Een hoogleraar komt met een uitstekend idee in ons managersfeuilleton De verleden tijd van lijken
Door Marc van Oostendorp
“Mensen!” sprak Wouter, de voormalige hoogleraar Financiële letterkunde die nu adviseur was van de commissie die zijn opvolger moest regelen. Voorzitter kon hij niet worden, want je gaat natuurlijk niet over je graf regeren, zoals Wouter gevraagd en ongevraagd tegen iedereen zei. Maar adviseren kon natuurlijk altijd, dus klapte hij nu in zijn handen en riep “Mensen!”
Het twintigkoppige gezelschap dat de sollicitatiecommissie vormde, zweeg beleefd. “We hebben als ik het goed zie vier kandidaten”, zei Wouter. “Althans als we de brief even terzijde leggen van die Apeldoornse lerares gymnastiek die meende dat ze ook wel in aanmerking kwam.”
“Die lijkt de commissie inderaad minder geschikt” zei de boomlange ex-promovenda Sophie, die formeel de voorzitter van de commissie was. De aanwezige ouders, leden van de vakgroep en collega-hoogleraren van andere faculteiten en universiteiten zwegen beleefd.
“Ik wil iets vragen”, vroeg een vader met een chokertje. “Van de vier kandidaten die nu over zijn, zijn er twee Amerikanen. Maar die spreken toch helemaal geen Nederlands?” “Ja,” zei de vrouw die naast hem zat. “En dan zijn die andere twee ook nog Vlamingen. Moet dat nu allemaal wel zo? Wat dat betreft lijkt die gymnastieklerares me nog zo slecht niet.”
“Zeker,” zei een stokoude hoogleraar Universele Grammatica van het Nederlands van een concurrerende universiteit, “dat viel me ook op.” “Wat bedoel je Karel|” vroeg zijn medewerkster die hem altijd begeleidde en daarom tot toegevoegd lid van de commissie was gemaakt. “Wat viel je ook op?” Hij keek haar verwilderd aan.
“Die Belgen”, zei een blozende moeder die tot op dat moment op haar laptop had zitten werken, “die hebben allebei van die mooie, echt Vlaamse namen. Dat vind ik wel fijn.”
“Ik vind dat we voor kwaliteit moeten gaan,” zei een boomlange man die heel erg op Sophie leek. “We willen natuurlijk het allerbeste voor onze kinderen.
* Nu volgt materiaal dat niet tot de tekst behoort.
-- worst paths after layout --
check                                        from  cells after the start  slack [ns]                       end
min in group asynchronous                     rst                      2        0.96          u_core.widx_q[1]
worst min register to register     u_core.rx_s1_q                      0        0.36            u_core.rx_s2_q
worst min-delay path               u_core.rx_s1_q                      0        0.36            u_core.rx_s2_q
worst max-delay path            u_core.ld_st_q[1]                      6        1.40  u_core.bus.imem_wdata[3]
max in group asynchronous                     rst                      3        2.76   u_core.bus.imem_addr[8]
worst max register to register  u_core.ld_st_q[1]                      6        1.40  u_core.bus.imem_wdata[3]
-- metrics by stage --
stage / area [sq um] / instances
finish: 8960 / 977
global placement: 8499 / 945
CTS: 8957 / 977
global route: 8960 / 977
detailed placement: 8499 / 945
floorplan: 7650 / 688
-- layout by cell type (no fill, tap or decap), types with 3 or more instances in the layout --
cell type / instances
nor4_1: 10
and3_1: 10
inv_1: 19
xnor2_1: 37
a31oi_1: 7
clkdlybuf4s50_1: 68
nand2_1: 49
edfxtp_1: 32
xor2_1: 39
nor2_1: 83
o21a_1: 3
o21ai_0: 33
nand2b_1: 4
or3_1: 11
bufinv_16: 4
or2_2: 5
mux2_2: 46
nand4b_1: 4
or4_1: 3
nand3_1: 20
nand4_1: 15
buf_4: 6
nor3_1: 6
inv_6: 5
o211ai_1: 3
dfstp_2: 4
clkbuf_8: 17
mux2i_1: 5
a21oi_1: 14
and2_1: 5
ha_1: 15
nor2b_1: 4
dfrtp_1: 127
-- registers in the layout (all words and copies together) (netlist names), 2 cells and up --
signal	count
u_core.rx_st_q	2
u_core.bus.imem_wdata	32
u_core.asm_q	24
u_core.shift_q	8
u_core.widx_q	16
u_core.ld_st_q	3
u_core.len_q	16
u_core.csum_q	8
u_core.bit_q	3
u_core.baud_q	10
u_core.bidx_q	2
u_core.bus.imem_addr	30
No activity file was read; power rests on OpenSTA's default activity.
**config.mk**
```make
export PLATFORM = sky130hd
export DESIGN_NAME = ldst_ctrl_seq
export DESIGN_NICKNAME = d
export VERILOG_FILES = /design/src/rtl/ldst_ctrl_seq.sv
export SDC_FILE = /design/constraint.sdc
export NUM_CORES = 1
export LEC_CHECK = 0
export BUFFER_PORTS_ARGS = -buffer_cell sky130_fd_sc_hd__buf_2
export CAP_MARGIN = 40
export CORE_AREA = 3 3 57 59
export DETAILED_ROUTE_END_ITERATION = 12
export DIE_AREA = 0 0 60 62
export PLACE_DENSITY_LB_ADDON = 0.3
export RECOVER_POWER = 25
export SETUP_SLACK_MARGIN = 0.5
export SLEW_MARGIN = 20
export SYNTH_ARGS = -nofsm -noshare
export SYNTH_HDL_FRONTEND = slang
export SYNTH_SLANG_ARGS = --single-unit
```
**constraint.sdc**
```tcl
create_clock -name clk -period 2.5 [get_ports clk]
set_input_delay 0.5 -clock clk [delete_from_list [all_inputs] [get_ports clk]]
set_output_delay 0.5 -clock clk [all_outputs]
set_load 0.05 [all_outputs]
```
**src/rtl/ldst_ctrl_seq.sv**
```systemverilog
// ldst_ctrl_seq: Moore control sequencer for instruction fetch and the
// load/store class (ld, ldi, st). It drives the datapath strobes step by step
// (T0..T7) and inserts MEM_WAIT extra cycles on every RAM access.
//
// Ports:
//   clk, clr        clock; synchronous active-low reset
//   start           begin fetch and execute of one instruction (sampled in IDLE)
//   ir_opcode       IR[31:27] read back from the datapath after fetch
//   PC_out .. RAM_write_enable   registered datapath strobes
//   opcode          ALU operation select (ADD_OPC in T4, else 0)
//   busy            high in every state except IDLE
//   done            one-cycle completion pulse in DONE
//   illegal         qualifies done when the opcode was unsupported
//
// Configuration macro: LDST_SEQ_CHAIN_EN -- when defined, start=1 in DONE
// issues the next instruction straight into T0 with no IDLE cycle.
module ldst_ctrl_seq #(
  parameter int               OPC_W    = 5,
  parameter int               MEM_WAIT = 1,
  parameter logic [OPC_W-1:0] LD_OPC   = 5'b00000,
  parameter logic [OPC_W-1:0] LDI_OPC  = 5'b00001,
  parameter logic [OPC_W-1:0] ST_OPC   = 5'b00010,
  parameter logic [OPC_W-1:0] ADD_OPC  = 5'b00011
) (
  input  logic             clk,
  input  logic             clr,
  input  logic             start,
  input  logic [OPC_W-1:0] ir_opcode,
  output logic             PC_out,
  output logic             MAR_enable,
  output logic             IncPC,
  output logic             PC_enable,
  output logic             Read,
  output logic             MDR_enable,
  output logic             MDR_out,
  output logic             IR_enable,
  output logic             Gra,
  output logic             Grb,
  output logic             BA_out,
  output logic             Y_enable,
  output logic             C_out,
  output logic             Z_enable,
  output logic             ZLow_out,
  output logic             R_in,
  output logic             RAM_write_enable,
  output logic [OPC_W-1:0] opcode,
  output logic             busy,
  output logic             done,
  output logic             illegal
);

  typedef enum logic [3:0] {IDLE, T0, T1, T2, T3, T4, T5, T6, T7, DONE} state_t;
  typedef enum logic [1:0] {CL_LD, CL_LDI, CL_ST, CL_ILL} cls_t;

  localparam logic [3:0] WMAX = 4'(MEM_WAIT);

  state_t     state_r, nstate_s;
  logic [3:0] wcnt_r, nwcnt_s;
  cls_t       cls_r, ncls_s;

  // Next-cycle value of every output; registering these makes the outputs a
  // pure function of the state/wcnt/class registers.
  logic [16:0]      strb_s;
  logic [OPC_W-1:0] opcode_s;
  logic             busy_s, done_s, illegal_s;

  // Map an IR opcode onto the instruction class it selects.
  function automatic cls_t decode_cls(input logic [OPC_W-1:0] op);
    cls_t c;
    if (op == LD_OPC) begin
      c = CL_LD;
    end else if (op == LDI_OPC) begin
      c = CL_LDI;
    end else if (op == ST_OPC) begin
      c = CL_ST;
    end else begin
      c = CL_ILL;
    end
    return c;
  endfunction

  // Next-state, wait-counter and class-latch logic.
  always_comb begin
    nstate_s = state_r;
    ncls_s   = cls_r;
    case (state_r)
      IDLE: if (start) nstate_s = T0; else nstate_s = IDLE;
      T0:   nstate_s = T1;
      T1:   if (wcnt_r == WMAX) nstate_s = T2; else nstate_s = T1;
      T2: begin
        // Class is captured on the edge into T3 so T3's strobes stay Moore.
        nstate_s = T3;
        ncls_s   = decode_cls(ir_opcode);
      end
      T3:   if (cls_r == CL_ILL) nstate_s = DONE; else nstate_s = T4;
      T4:   nstate_s = T5;
      T5:   if (cls_r == CL_LDI) nstate_s = DONE; else nstate_s = T6;
      T6:   if ((cls_r == CL_ST) || (wcnt_r == WMAX)) nstate_s = T7; else nstate_s = T6;
      T7:   if ((cls_r == CL_LD) || (wcnt_r == WMAX)) nstate_s = DONE; else nstate_s = T7;
`ifdef LDST_SEQ_CHAIN_EN
      DONE: if (start) nstate_s = T0; else nstate_s = IDLE;
`else
      DONE: nstate_s = IDLE;
`endif
      default: nstate_s = IDLE;
    endcase
    // wcnt counts cycles spent in the current state; it restarts on any move.
    if ((nstate_s == state_r) && (state_r != IDLE)) begin
      nwcnt_s = wcnt_r + 4'd1;
    end else begin
      nwcnt_s = 4'd0;
    end
  end

  // Strobe decode for the state being entered.
  // strb_s order: PC_out MAR_enable IncPC PC_enable Read MDR_enable MDR_out
  // IR_enable Gra Grb BA_out Y_enable C_out Z_enable ZLow_out R_in RAM_write_enable
  always_comb begin
    strb_s    = 17'd0;
    opcode_s  = {OPC_W{1'b0}};
    busy_s    = (nstate_s != IDLE);
    done_s    = 1'b0;
    illegal_s = 1'b0;
    case (nstate_s)
      T0: strb_s = 17'h1E000;                                 // PC_out MAR IncPC PC_en
      T1: begin
        if (nwcnt_s == WMAX) strb_s = 17'h01800;              // Read MDR_en (last cycle)
        else                 strb_s = 17'h01000;              // Read
      end
      T2: strb_s = 17'h00600;                                 // MDR_out IR_en
      T3: begin
        if (ncls_s == CL_ILL) strb_s = 17'h00000;
        else                  strb_s = 17'h000E0;             // Grb BA_out Y_en
      end
      T4: begin
        strb_s   = 17'h00018;                                 // C_out Z_en
        opcode_s = ADD_OPC;
      end
      T5: begin
        if (ncls_s == CL_LDI) strb_s = 17'h00106;             // ZLow Gra R_in
        else                  strb_s = 17'h08004;             // ZLow MAR
      end
      T6: begin
        if (ncls_s == CL_ST)       strb_s = 17'h00940;        // Gra BA_out MDR_en
        else if (nwcnt_s == WMAX)  strb_s = 17'h01800;        // Read MDR_en
        else                       strb_s = 17'h01000;        // Read
      end
      T7: begin
        if (ncls_s == CL_ST) strb_s = 17'h00401;              // MDR_out RAM_we
        else                 strb_s = 17'h00502;              // MDR_out Gra R_in
      end
      DONE: begin
        done_s    = 1'b1;
        illegal_s = (ncls_s == CL_ILL);
      end
      default: strb_s = 17'd0;
    endcase
  end

  // State, counter, class and output registers with synchronous clear.
  always_ff @(posedge clk) begin
    if (!clr) begin
      state_r <= IDLE;
      wcnt_r  <= 4'd0;
      cls_r   <= CL_LD;
      {PC_out, MAR_enable, IncPC, PC_enable, Read, MDR_enable, MDR_out, IR_enable,
       Gra, Grb, BA_out, Y_enable, C_out, Z_enable, ZLow_out, R_in,
       RAM_write_enable} <= 17'd0;
      opcode  <= {OPC_W{1'b0}};
      busy    <= 1'b0;
      done    <= 1'b0;
      illegal <= 1'b0;
    end else begin
      state_r <= nstate_s;
      wcnt_r  <= nwcnt_s;
      cls_r   <= ncls_s;
      {PC_out, MAR_enable, IncPC, PC_enable, Read, MDR_enable, MDR_out, IR_enable,
       Gra, Grb, BA_out, Y_enable, C_out, Z_enable, ZLow_out, R_in,
       RAM_write_enable} <= strb_s;
      opcode  <= opcode_s;
      busy    <= busy_s;
      done    <= done_s;
      illegal <= illegal_s;
    end
  end

endmodule

```
==> results of run 1 <==
==> cells in the mapped netlist, drive strengths merged, types with 2 or more instances <==
cell type / n
mux2i: 2
o21ai: 5
nand4: 4
nand2b: 6
nand3b: 2
a31o: 2
nor3: 8
a21oi: 9
or3: 2
a2111oi: 2
a31oi: 3
a21o: 2
nand2: 7
xnor2: 2
nor2b: 3
inv: 6
nand3: 6
nor2: 13
buf: 13
ha: 2
dfxtp: 27
a311o: 2
nand4b: 2
o211ai: 2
Dus ik stel voor dat we vooral naar het cv kijken.”
“Dank u wel,” zei Wouter. “Ik geloof dat u daarmee het algehele gevoelen uitstekend verwoordt. Het lijkt me daarom zaak om de shortlist te beperken tot twee kandidaten. Zoals verschillende mensen tot nu toe hebben gezegd, kiezen we daarbij voor internationale kwaliteit. Even ter informatie: de twee Amerikanen spreken allebei uitstekend Nederlands. Dat weet ik toevallig, dus ik vertel het er even bij.”
“Maar die Roy Gus, met die computers, die is toch geen vrouw?” vroeg een man van wie niemand wist wiens vader hij was of dat hij eventueel een geleerde was uit een andere stad. “We kunnen kiezen voor de gender balance,” suggereerde Wouter en gaf een teken aan Sophie. “Dan zou ik nu graag willen overgaan tot het bepalen van de shortlist“, zei ze.
“Maar we kiezen toch altijd voor de Amerikanen?” vroeg de hoogleraar Universele Grammatica van het Nederlands aan zijn begeleidster. “Een uitstekend idee,” zei Wouter.
Rob Alberts zegt
Tja, jammer genoeg blijkt dit te vaak de praktijk te zijn.